Just changed oil pressure switch, and now oil light comes on, and other things.
I've had a 1999 9-5 for about a month now. I bought it and drove it 2000 miles home, and it ran great, with two problems--a Check Engine light, and an oil leak. The CEL was nothing--I changed the fuel and air filters, and it went away.
After a lot of cleaning of oil off the engine, I figured the oil was coming from the oil pressure switch, and while doing research, I also learned of the horrors of sludge, so I decided to hoist the thing on a lift (I'm a bookkeeper at a tire shop, so I can use the lift) and knock both problems out at once. Some cursing ensued, but basically I got it done, with a little help. I changed the switch, dropped the oil pan, cleaned the filter and pan, and got it back together. I did screw up on the gasket maker, using the forbidden silicone, and that's a culprit, but not sure it explains enough.
There was a very little sludge in the bottom of the pan. No metal. The filter wasn't clogged. The inside of the engine from below looked good, with maybe some sludge around the timing chain. In other words, pretty good shape.
Also, I had done a compression test before this, trying to find the oil leak (thinking blow-by), and it came out well. I had 205 in the first three cylinders and 190 in the last. The car has 140K on it.

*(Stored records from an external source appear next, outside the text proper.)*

## config.mk

```make
export PLATFORM = sky130hd
export DESIGN_NAME = pan_tilt_target_tracker
export DESIGN_NICKNAME = d
export VERILOG_FILES = /design/src/rtl/ptt_pkg.sv /design/src/rtl/ptt_div.sv /design/src/rtl/ptt_core.sv /design/src/rtl/pan_tilt_target_tracker.sv
export SDC_FILE = /design/constraint.sdc
export NUM_CORES = 1
export LEC_CHECK = 0
export ABC_AREA = 1
export BUFFER_PORTS_ARGS = -buffer_cell sky130_fd_sc_hd__buf_2
export CORE_MARGIN = 1
export CORE_UTILIZATION = 30
export CTS_CLUSTER_DIAMETER = 30
export DETAILED_ROUTE_END_ITERATION = 7
export HOLD_SLACK_MARGIN = 0.08
export PLACE_DENSITY = 0.44
export SLEW_MARGIN = 10
export SYNTH_ARGS = -nofsm -noshare
export SYNTH_HDL_FRONTEND = slang
export SYNTH_HIERARCHICAL = 1
export SYNTH_SLANG_ARGS = --single-unit
export TNS_END_PERCENT = 1
```

## constraint.sdc

```tcl
create_clock -name clk -period 6.8 [get_ports clk]
set_input_delay 0 -clock clk [delete_from_list [all_inputs] [get_ports clk]]
set_output_delay 0 -clock clk [all_outputs]
set_load 0.02 [all_outputs]
```
### src/tcvi_pkg.sv
// Shared types, constants and helpers of the tilt-compensated velocity integrator.
package tcvi_pkg;

  localparam int QDEPTH = 2;
  localparam int QPTR_W = 1;
  localparam int QCNT_W = 2;

  localparam logic [2:0] REG_OFFSET_X      = 3'd0;
  localparam logic [2:0] REG_OFFSET_Y      = 3'd1;
  localparam logic [2:0] REG_OFFSET_Z      = 3'd2;
  localparam logic [2:0] REG_FILTER_GAIN   = 3'd3;
  localparam logic [2:0] REG_DEAD_BAND     = 3'd4;
  localparam logic [2:0] REG_LEAK_FACTOR   = 3'd5;
  localparam logic [2:0] REG_GRAVITY_SCALE = 3'd6;

  localparam logic [1:0] ANG_SP = 2'd0;
  localparam logic [1:0] ANG_CP = 2'd1;
  localparam logic [1:0] ANG_SR = 2'd2;
  localparam logic [1:0] ANG_CR = 2'd3;

  localparam logic [16:0] GAIN_ONE      = 17'd65536;
  localparam logic [30:0] Q30_ONE       = 31'd1073741824;
  localparam logic [32:0] RECIP_72      = 33'd7635497416;
  localparam logic [32:0] RECIP_42      = 33'd6544712071;
  localparam logic [32:0] RECIP_20      = 33'd6871947674;
  localparam logic [32:0] RECIP_6       = 33'd5726623062;
  localparam logic [46:0] DIV_BASE      = 47'd15625;
  localparam logic [32:0] RECIP_15625   = 33'd4503599627;
  localparam logic [5:0]  DIV_STEPS     = 6'd7;

  typedef struct packed {
    logic [13:0] arg;
    logic        neg;
  } ang_t;

  typedef struct packed {
    ang_t [3:0]         ang;
    logic signed [16:0] bx;
    logic signed [16:0] by;
    logic signed [16:0] bz;
    logic [19:0]        dt;
  } item_t;

  typedef struct packed {
    logic signed [15:0] offset_x;
    logic signed [15:0] offset_y;
    logic signed [15:0] offset_z;
    logic [16:0]        filter_gain;
    logic [19:0]        dead_band;
    logic [16:0]        leak_factor;
    logic [19:0]        gravity_scale;
  } cfg_t;

  typedef struct packed {
    logic signed [31:0] vel_x;
    logic signed [31:0] vel_y;
    logic signed [31:0] vel_z;
    logic [30:0]        speed_out;
    logic signed [31:0] acc_x_filtered;
    logic signed [31:0] acc_y_filtered;
    logic signed [31:0] acc_z_filtered;
  } result_t;

  // round by 16 bits to nearest, then saturate to 32 bits
  function automatic logic signed [31:0] rnd_sat16(input logic signed [69:0] v);
    logic signed [69:0] t;
    t = (v + 70'sd32768) >>> 16;
    if (t > 70'sd2147483647) begin
      return 32'sh7FFFFFFF;
    end else if (t < -70'sd2147483648) begin
      return 32'sh80000000;
    end
    return 32'(t);
  endfunction

endpackage
[src/rtl/core/column_median_decimator_assert.svh]
// Assertion macros for the top-level RTL file, which checks itself.
`ifndef COLUMN_MEDIAN_DECIMATOR_ASSERT_SVH
`define COLUMN_MEDIAN_DECIMATOR_ASSERT_SVH

// same-cycle implication
`define CMD_ASSERT_IMPLY(label, clk, rst_n, a, c) \
    label: assert property (@(posedge clk) disable iff (!rst_n) (a) |-> (c)) \
        else $error("column median decimator: assertion failed");

// next-cycle implication
`define CMD_ASSERT_NEXT(label, clk, rst_n, a, c) \
    label: assert property (@(posedge clk) disable iff (!rst_n) (a) |=> (c)) \
        else $error("column median decimator: assertion failed");

`endif

[src/rtl/core/cmd_pkg.sv]
`default_nettype none
package cmd_pkg;

    localparam int WINDOW_MAX_DEF = 100;
    localparam int MAX_ROWS_DEF   = 1024;

    localparam logic [15:0] PAD_VALUE        = 16'hFFFF;
    localparam logic [6:0]  WINDOW_LEN_RESET = 7'd100;
    localparam logic [7:0]  STRIDE_RESET     = 8'd10;

    localparam logic REG_WINDOW_LEN = 1'b0;
    localparam logic REG_STRIDE     = 1'b1;

    typedef struct packed {
        logic [15:0] depth;
        logic        column_end;
    } sample_t;

    typedef struct packed {
        logic [15:0] median_value;
        logic [9:0]  row_index;
        logic        last_of_column;
    } result_t;

    typedef struct packed {
        logic accept;
        logic finish;
        logic mod_start;
        logic mod_step;
        logic med_start;
        logic med_load;
        logic med_shift;
        logic out_load_median;
        logic out_load_pad;
    } dp_cmd_t;

    typedef struct packed {
        logic pending;
        logic mod_done;
        logic mod_zero;
        logic load_done;
        logic shift_done;
        logic out_taken;
    } dp_stat_t;

endpackage
`default_nettype wire

[src/rtl/core/cmd_ctrl.sv]
`default_nettype none
module cmd_ctrl (
    input  wire logic              clk,
    input  wire logic              rst_n,
    input  wire logic              sample_valid,
    output logic                   sample_ready,
    input  wire cmd_pkg::dp_stat_t stat,
    output cmd_pkg::dp_cmd_t       cmd
);
    import cmd_pkg::*;

    localparam logic [2:0] ST_IDLE  = 3'd0;
    localparam logic [2:0] ST_CHECK = 3'd1;
    localparam logic [2:0] ST_MOD   = 3'd2;
    localparam logic [2:0] ST_LOAD  = 3'd3;
    localparam logic [2:0] ST_SHIFT = 3'd4;
    localparam logic [2:0] ST_OUT   = 3'd5;

    logic [2:0] state_reg;
    logic [2:0] state_next;

    always_comb
    begin
        state_next   = state_reg;
        cmd          = '0;
        sample_ready = 1'b0;
        case (state_reg)
            ST_IDLE:
            begin
                sample_ready = 1'b1;
                if (sample_valid)
                begin
                    cmd.accept = 1'b1;
                    state_next = ST_CHECK;
                end
            end
            ST_CHECK:
            begin
                if (stat.pending)
                begin
                    cmd.mod_start = 1'b1;
                    state_next    = ST_MOD;
                end
                else
                begin
                    cmd.finish = 1'b1;
                    state_next = ST_IDLE;
                end
            end
            ST_MOD:
            begin
                if (!stat.mod_done)
                begin
                    cmd.mod_step = 1'b1;
                end
                else if (stat.mod_zero)
                begin
                    cmd.med_start = 1'b1;
                    state_next    = ST_LOAD;
                end
                else
                begin
                    cmd.out_load_pad = 1'b1;
                    state_next       = ST_OUT;
                end
            end
            ST_LOAD:
            begin
                if (stat.load_done)
                begin
                    state_next = ST_SHIFT;
                end
                else
                begin
                    cmd.med_load = 1'b1;
                end
            end
            ST_SHIFT:
            begin
                if (stat.shift_done)
                begin
                    cmd.out_load_median = 1'b1;
                    state_next          = ST_OUT;
                end
                else
                begin
                    cmd.med_shift = 1'b1;
                end
            end
            ST_OUT:
            begin
                if (stat.out_taken)
                begin
                    state_next = ST_CHECK;
                end
            end
            default:
            begin
                state_next = ST_IDLE;
            end
        endcase
    end

    always_ff @(posedge clk or negedge rst_n)
    begin
        if (!rst_n)
        begin
            state_reg <= ST_IDLE;
        end
        else
        begin
            state_reg <= state_next;
        end
    end

endmodule
`default_nettype wire

[config.mk]
export PLATFORM = sky130hd
export DESIGN_NAME = cmd_ctrl
export DESIGN_NICKNAME = d
export VERILOG_FILES = /design/src/rtl/core/column_median_decimator_assert.svh /design/src/rtl/core/cmd_pkg.sv /design/src/rtl/core/cmd_ctrl.sv
export SDC_FILE = /design/constraint.sdc
export NUM_CORES = 1
export LEC_CHECK = 0
export ABC_AREA = 1
export ABC_CLOCK_PERIOD_IN_PS = 3900
export BUFFER_PORTS_ARGS = -buffer_cell sky130_fd_sc_hd__buf_4
export CAP_MARGIN = 10
export CORE_AREA = 2 2 39 41
export CTS_CLUSTER_DIAMETER = 40
export DETAILED_ROUTE_END_ITERATION = 10
export DIE_AREA = 0 0 41 43
export GPL_ROUTABILITY_DRIVEN = 0
export HOLD_SLACK_MARGIN = 0.06
export PLACE_DENSITY = 0.58
export SLEW_MARGIN = 20
export SYNTH_ARGS = -nofsm -noshare
export SYNTH_HDL_FRONTEND = slang
export SYNTH_SLANG_ARGS = --single-unit
[constraint.sdc]
create_clock -name clk -period 3.9 [get_ports clk]
set_clock_uncertainty 0.2 [all_clocks]
set_input_delay 0.195 -clock clk [delete_from_list [all_inputs] [get_ports clk]]
set_output_delay 0.195 -clock clk [all_outputs]
set_load 0.01 [all_outputs]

Point is, it was in good shape, running smooth, no smoke, and everything mostly fine up until the moment I changed the oil and the oil pressure switch. In fact, immediately after I got it together (or the next day, but before I drove it anywhere else) I took it two miles up the road and got an inspection sticker.
On the way back, the oil light came on. It came on when I took my foot off the gas, went off when I gassed it. It also started idling a little rough, like it was about to die, and at one point it seemed to be loping, like a vacuum line was off--or maybe it was just idling low enough that it was sputtering. It had never done this before, and I'd driven it for a month and about 3000 miles total. When I turned the AC off (so I could hear it better), it started idling smoothly again, but the light still flickered on and off when I idled.
I drove it the remaining mile or so back to work and parked it. I checked the oil level, but it was maybe a quarter of a quart low. I crawled under it, and it wasn't leaking oil anymore. I checked the vacuum hoses where I and my buddy reached around in the engine compartment to get the starter bolt off, but couldn't see anything right off. I let it sit a couple of hours--no oil on the ground or engine (so at least that's fixed). I started it again, and it idled perfectly with no light. I just let it idle for a while, and finally, a little after the temp gauge reached its normal spot, the light came on and it started the rougher idle again. I gassed it hard, and a gray smoke came out of the tailpipe. That had never happened before, either, and I had checked. It doesn't smoke at startup, it only smoked like that after I changed the oil and oil pressure switch and it got up to operating temps.
Sorry so detailed, but thought it might help. I'm open to the idea that there could be a couple of things wrong, but since none of this was happening when I shut it off before the repairs, and all started right after, I can't see how it's not connected. I'm thinking either we knocked something loose, the pressure switch is bad, the old pressure switch was bad so I'm just now getting a true reading, although this doesn't explain the idling or the smoke (the oil lamp light did come on before ignition as it's supposed to before I changed it), or the oil (Mobil 1 5w-30) is somehow too thin--I think maybe the other guy tried to hide the oil leak by using STP or something to thicken the oil, since it seemed more viscous when I drained it than what I put in. Or of course the silicone could have already chunked into the sump and clogged the filter, though it seems too soon for that to be the issue, and I didn't go crazy with the sealant, so there isn't likely to be enough in it to clog the filter, anyway (I do plan to drop the pan and use the right stuff, either way).
I've also seen a couple of comments across the Nets that others had oil lights come on after changing the OPS, but I've never found a universal conclusion to these. Some say it just went away after a learning period for the new switch. Might happen on mine, but I'm timid about running it now because of the silicon, even knowing the strainer is otherwise clean.
Again, sorry so detailed, that's just the only way I know how to be. :) Any help or suggestions are greatly appreciated.